Approximately 20% of the adolescents analyzed here had already tried alcohol, a lower frequency than that found in previous population studies, in which the percentage of alcohol experimentation among adolescents in São Paulo was higher than 70%.27 The explanation for this finding is the median age of our sample (12 years), with the most common age for first alcohol experimentation among adolescents being close to 12 years (20%) and increasing between 13 and 14 years (30–40%).28

Previous studies have shown similar data regarding the positive association between excess weight and tobacco experimentation.29,30 In these studies, it is suggested that excess food consumption can be conceptualized as an addictive behavior. Much of the evidence comes from neurobiological similarities between drug and food consumption. Moreover, an inverse association has been observed between alcohol consumption and body mass index, an association that can be influenced by psychosocial factors such as family history of alcoholism.28

A review study on excess weight and risk behavior in adolescence showed that the former is not necessarily a risk factor for the use of licit or illicit drugs; however, psychosocial factors involving overweight and obesity may increase adolescents’ vulnerability to this type of behavior.29 The present study showed a strong association between self-classification of having high or very high weight and the previous experimentation with tobacco and alcohol, regardless of the actual nutritional status of adolescents. A factor that may contribute to this association is the possible feeling of exclusion of adolescents who consider themselves obese in relation to their peers, as they are often the target of aggression and psychological abuse at school10 and, consequently, may resort to risky behaviors, such as the use of licit drugs in order to feel accepted by their groups.22,23,29

The present study has limitations that should be mentioned. The first is the selection of a convenience sample, which does not allow the extrapolation of the results to the general population. The second limitation involves the analysis of the nutritional status perception. As this is a subjective variable, the use of the questionnaire with closed alternatives may limit the adolescent's responses. Tools such as body silhouette scales and questionnaires to assess the self-perceived body image could improve the adolescents’ response specificity in relation to what they think about their own body. The third limitation is the lack of outpatient follow-up.

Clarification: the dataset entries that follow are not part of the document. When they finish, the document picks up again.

==> src/rtl/traffic_monitor_if.sv <==
// ============================================================================
// Module      : traffic_monitor_if
// Description : Observed light bus plus the checker's status outputs.
// Revision    : 1.0 - initial release
// ============================================================================
`default_nettype none

interface traffic_monitor_if;
    logic [1:0]  light;
    logic [1:0]  phase;
    logic        locked;
    logic        err_seq;
    logic        err_dwell;
    logic        err_code;
    logic        err_sticky;
    logic [7:0]  err_count;
    logic [15:0] cycle_count;

    // Controller / bench side: drives light, observes status.
    modport master (
        output light,
        input  phase, locked, err_seq, err_dwell, err_code,
        input  err_sticky, err_count, cycle_count
    );

    // Monitor side.
    modport slave (
        input  light,
        output phase, locked, err_seq, err_dwell, err_code,
        output err_sticky, err_count, cycle_count
    );
endinterface

`default_nettype wire

==> src/rtl/traffic_monitor.sv <==
// ============================================================================
// Module      : traffic_monitor
// Description : Passive checker of light phase order and per-phase dwell time.
// Revision    : 1.0 - initial release
// ============================================================================
`default_nettype none

module traffic_monitor #(
    parameter int RED_TIME    = 10,
    parameter int YELLOW_TIME = 10,
    parameter int GREEN_TIME  = 10,
    parameter int CNT_W       = 6
) (
    input  wire logic          clk,
    input  wire logic          reset_n,
    traffic_monitor_if.slave   bus
);

    localparam logic [1:0]       c_red      = 2'b00;
    localparam logic [1:0]       c_yellow   = 2'b01;
    localparam logic [1:0]       c_green    = 2'b10;
    localparam logic [1:0]       c_bad      = 2'b11;
    localparam logic [CNT_W-1:0] c_one      = CNT_W'(1);
    localparam logic [CNT_W-1:0] c_zero     = '0;
    localparam logic [CNT_W-1:0] c_dwell_mx = '1;
    localparam logic [CNT_W-1:0] c_red_t    = CNT_W'(RED_TIME);
    localparam logic [CNT_W-1:0] c_yellow_t = CNT_W'(YELLOW_TIME);
    localparam logic [CNT_W-1:0] c_green_t  = CNT_W'(GREEN_TIME);

    typedef enum logic [0:0] {
        SYNC  = 1'b0,
        TRACK = 1'b1
    } state_t;

    state_t           r_state, w_state_nxt;
    logic [1:0]       r_prev, w_prev_nxt;
    logic [CNT_W-1:0] r_dwell, w_dwell_nxt, w_dwell_inc, w_time;
    logic [1:0]       w_succ;
    logic             w_seq, w_dwl, w_code, w_cyc, w_any;

    logic             r_err_seq, r_err_dwell, r_err_code, r_err_sticky;
    logic [7:0]       r_err_count;
    logic [15:0]      r_cycle_count;

    always_ff @(posedge clk or negedge reset_n) begin
        if (!reset_n) begin
            r_state       <= SYNC;
            r_prev        <= c_red;
            r_dwell       <= c_zero;
            r_err_seq     <= 1'b0;
            r_err_dwell   <= 1'b0;
            r_err_code    <= 1'b0;
            r_err_sticky  <= 1'b0;
            r_err_count   <= 8'd0;
            r_cycle_count <= 16'd0;
        end else begin
            r_state     <= w_state_nxt;
            r_prev      <= w_prev_nxt;
            r_dwell     <= w_dwell_nxt;
            r_err_seq   <= w_seq;
            r_err_dwell <= w_dwl;
            r_err_code  <= w_code;
            if (w_any) begin
                r_err_sticky <= 1'b1;
                if (r_err_count != 8'hFF) begin
                    r_err_count <= r_err_count + 8'd1;
                end
            end
            if (w_cyc) begin
                r_cycle_count <= r_cycle_count + 16'd1;
            end
        end
    end

    always_comb begin
        w_state_nxt = r_state;
        w_prev_nxt  = r_prev;
        w_dwell_nxt = r_dwell;
        w_seq       = 1'b0;
        w_dwl       = 1'b0;
        w_code      = 1'b0;
        w_cyc       = 1'b0;
        w_dwell_inc = (r_dwell == c_dwell_mx) ? r_dwell : r_dwell + c_one;

        case (r_prev)
            c_red:    begin w_time = c_red_t;    w_succ = c_green;  end
            c_green:  begin w_time = c_green_t;  w_succ = c_yellow; end
            default:  begin w_time = c_yellow_t; w_succ = c_red;    end
        endcase

        if (bus.light == c_bad) begin
            w_code      = 1'b1;
            w_state_nxt = SYNC;
            w_dwell_nxt = c_zero;
        end else if (bus.light == r_prev) begin
            w_dwell_nxt = w_dwell_inc;
            // Saturated counter must not re-fire when T+1 equals all-ones.
            if (r_state == TRACK && r_dwell != c_dwell_mx &&
                w_dwell_inc == w_time + c_one) begin
                w_dwl = 1'b1;
            end
        end else if (r_state == SYNC) begin
            w_prev_nxt  = bus.light;
            w_dwell_nxt = c_one;
            // A zero dwell marks the unmeasured first segment after reset.
            if (r_dwell != c_zero) begin
                w_state_nxt = TRACK;
            end
        end else begin
            w_seq       = (bus.light != w_succ);
            w_dwl       = (r_dwell < w_time);
            w_cyc       = (r_prev == c_yellow) && (bus.light == c_red) &&
                          (r_dwell == w_time);
            w_prev_nxt  = bus.light;
            w_dwell_nxt = c_one;
        end
    end

    assign w_any = w_seq | w_dwl | w_code;

    assign bus.phase       = r_prev;
    assign bus.locked      = (r_state == TRACK);
    assign bus.err_seq     = r_err_seq;
    assign bus.err_dwell   = r_err_dwell;
    assign bus.err_code    = r_err_code;
    assign bus.err_sticky  = r_err_sticky;
    assign bus.err_count   = r_err_count;
    assign bus.cycle_count = r_cycle_count;

endmodule

`default_nettype wire

==> src/flat_wrapper.sv <==
// flat-port wrapper written by rule: the top's interface ports become plain ports
module traffic_monitor_flat 
#(
    parameter int RED_TIME    = 10,
    parameter int YELLOW_TIME = 10,
    parameter int GREEN_TIME  = 10,
    parameter int CNT_W       = 6
)
  (clk, reset_n, bus_light, bus_phase, bus_locked, bus_err_seq, bus_err_dwell, bus_err_code, bus_err_sticky, bus_err_count, bus_cycle_count);
  traffic_monitor_if bus_i ();
  input  wire logic clk;
  input  wire logic reset_n;
  input wire logic [$bits(bus_i.light)-1:0] bus_light;
  output wire logic [$bits(bus_i.phase)-1:0] bus_phase;
  output wire logic [$bits(bus_i.locked)-1:0] bus_locked;
  output wire logic [$bits(bus_i.err_seq)-1:0] bus_err_seq;
  output wire logic [$bits(bus_i.err_dwell)-1:0] bus_err_dwell;
  output wire logic [$bits(bus_i.err_code)-1:0] bus_err_code;
  output wire logic [$bits(bus_i.err_sticky)-1:0] bus_err_sticky;
  output wire logic [$bits(bus_i.err_count)-1:0] bus_err_count;
  output wire logic [$bits(bus_i.cycle_count)-1:0] bus_cycle_count;
  assign bus_i.light = bus_light;
  assign bus_phase = bus_i.phase;
  assign bus_locked = bus_i.locked;
  assign bus_err_seq = bus_i.err_seq;
  assign bus_err_dwell = bus_i.err_dwell;
  assign bus_err_code = bus_i.err_code;
  assign bus_err_sticky = bus_i.err_sticky;
  assign bus_err_count = bus_i.err_count;
  assign bus_cycle_count = bus_i.cycle_count;
  traffic_monitor #(.RED_TIME(RED_TIME), .YELLOW_TIME(YELLOW_TIME), .GREEN_TIME(GREEN_TIME), .CNT_W(CNT_W)) u_core (.clk(clk), .reset_n(reset_n), .bus(bus_i));
endmodule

The emergency care approach may have interfered with the adolescents’ responses regarding the experimentation of licit drugs, due to a possible lack of trust regarding the confidentiality of answers or the stress caused by the event that led the adolescent to the emergency department. It is worth mentioning that there may be an overlap between the environmental and psychological factors that lead an adolescent to obesity and also to the use of licit and illicit drugs, which may have contributed further to the findings of the study. Finally, the questionnaire applied to the adolescents is designed only for the present study and has not been validated and its variability between examiners has not been assessed. A more reliable questionnaire tool can yield more reliable information on the variables associated with experimentation of licit drugs in adolescence.

In summary, our findings on the association between excess weight, self-perception of nutritional status and experimentation of licit drugs deserve special attention regarding the promotion of adolescent health, not only because the use of licit drugs is an immediate hazard to adolescents’ health, but because it can also be related to the abuse of these drugs in the future and the experimentation of illicit drugs.19,27,30

Funding

This study did not receive funding.

Conflicts of interest

The authors declare no conflicts of interest.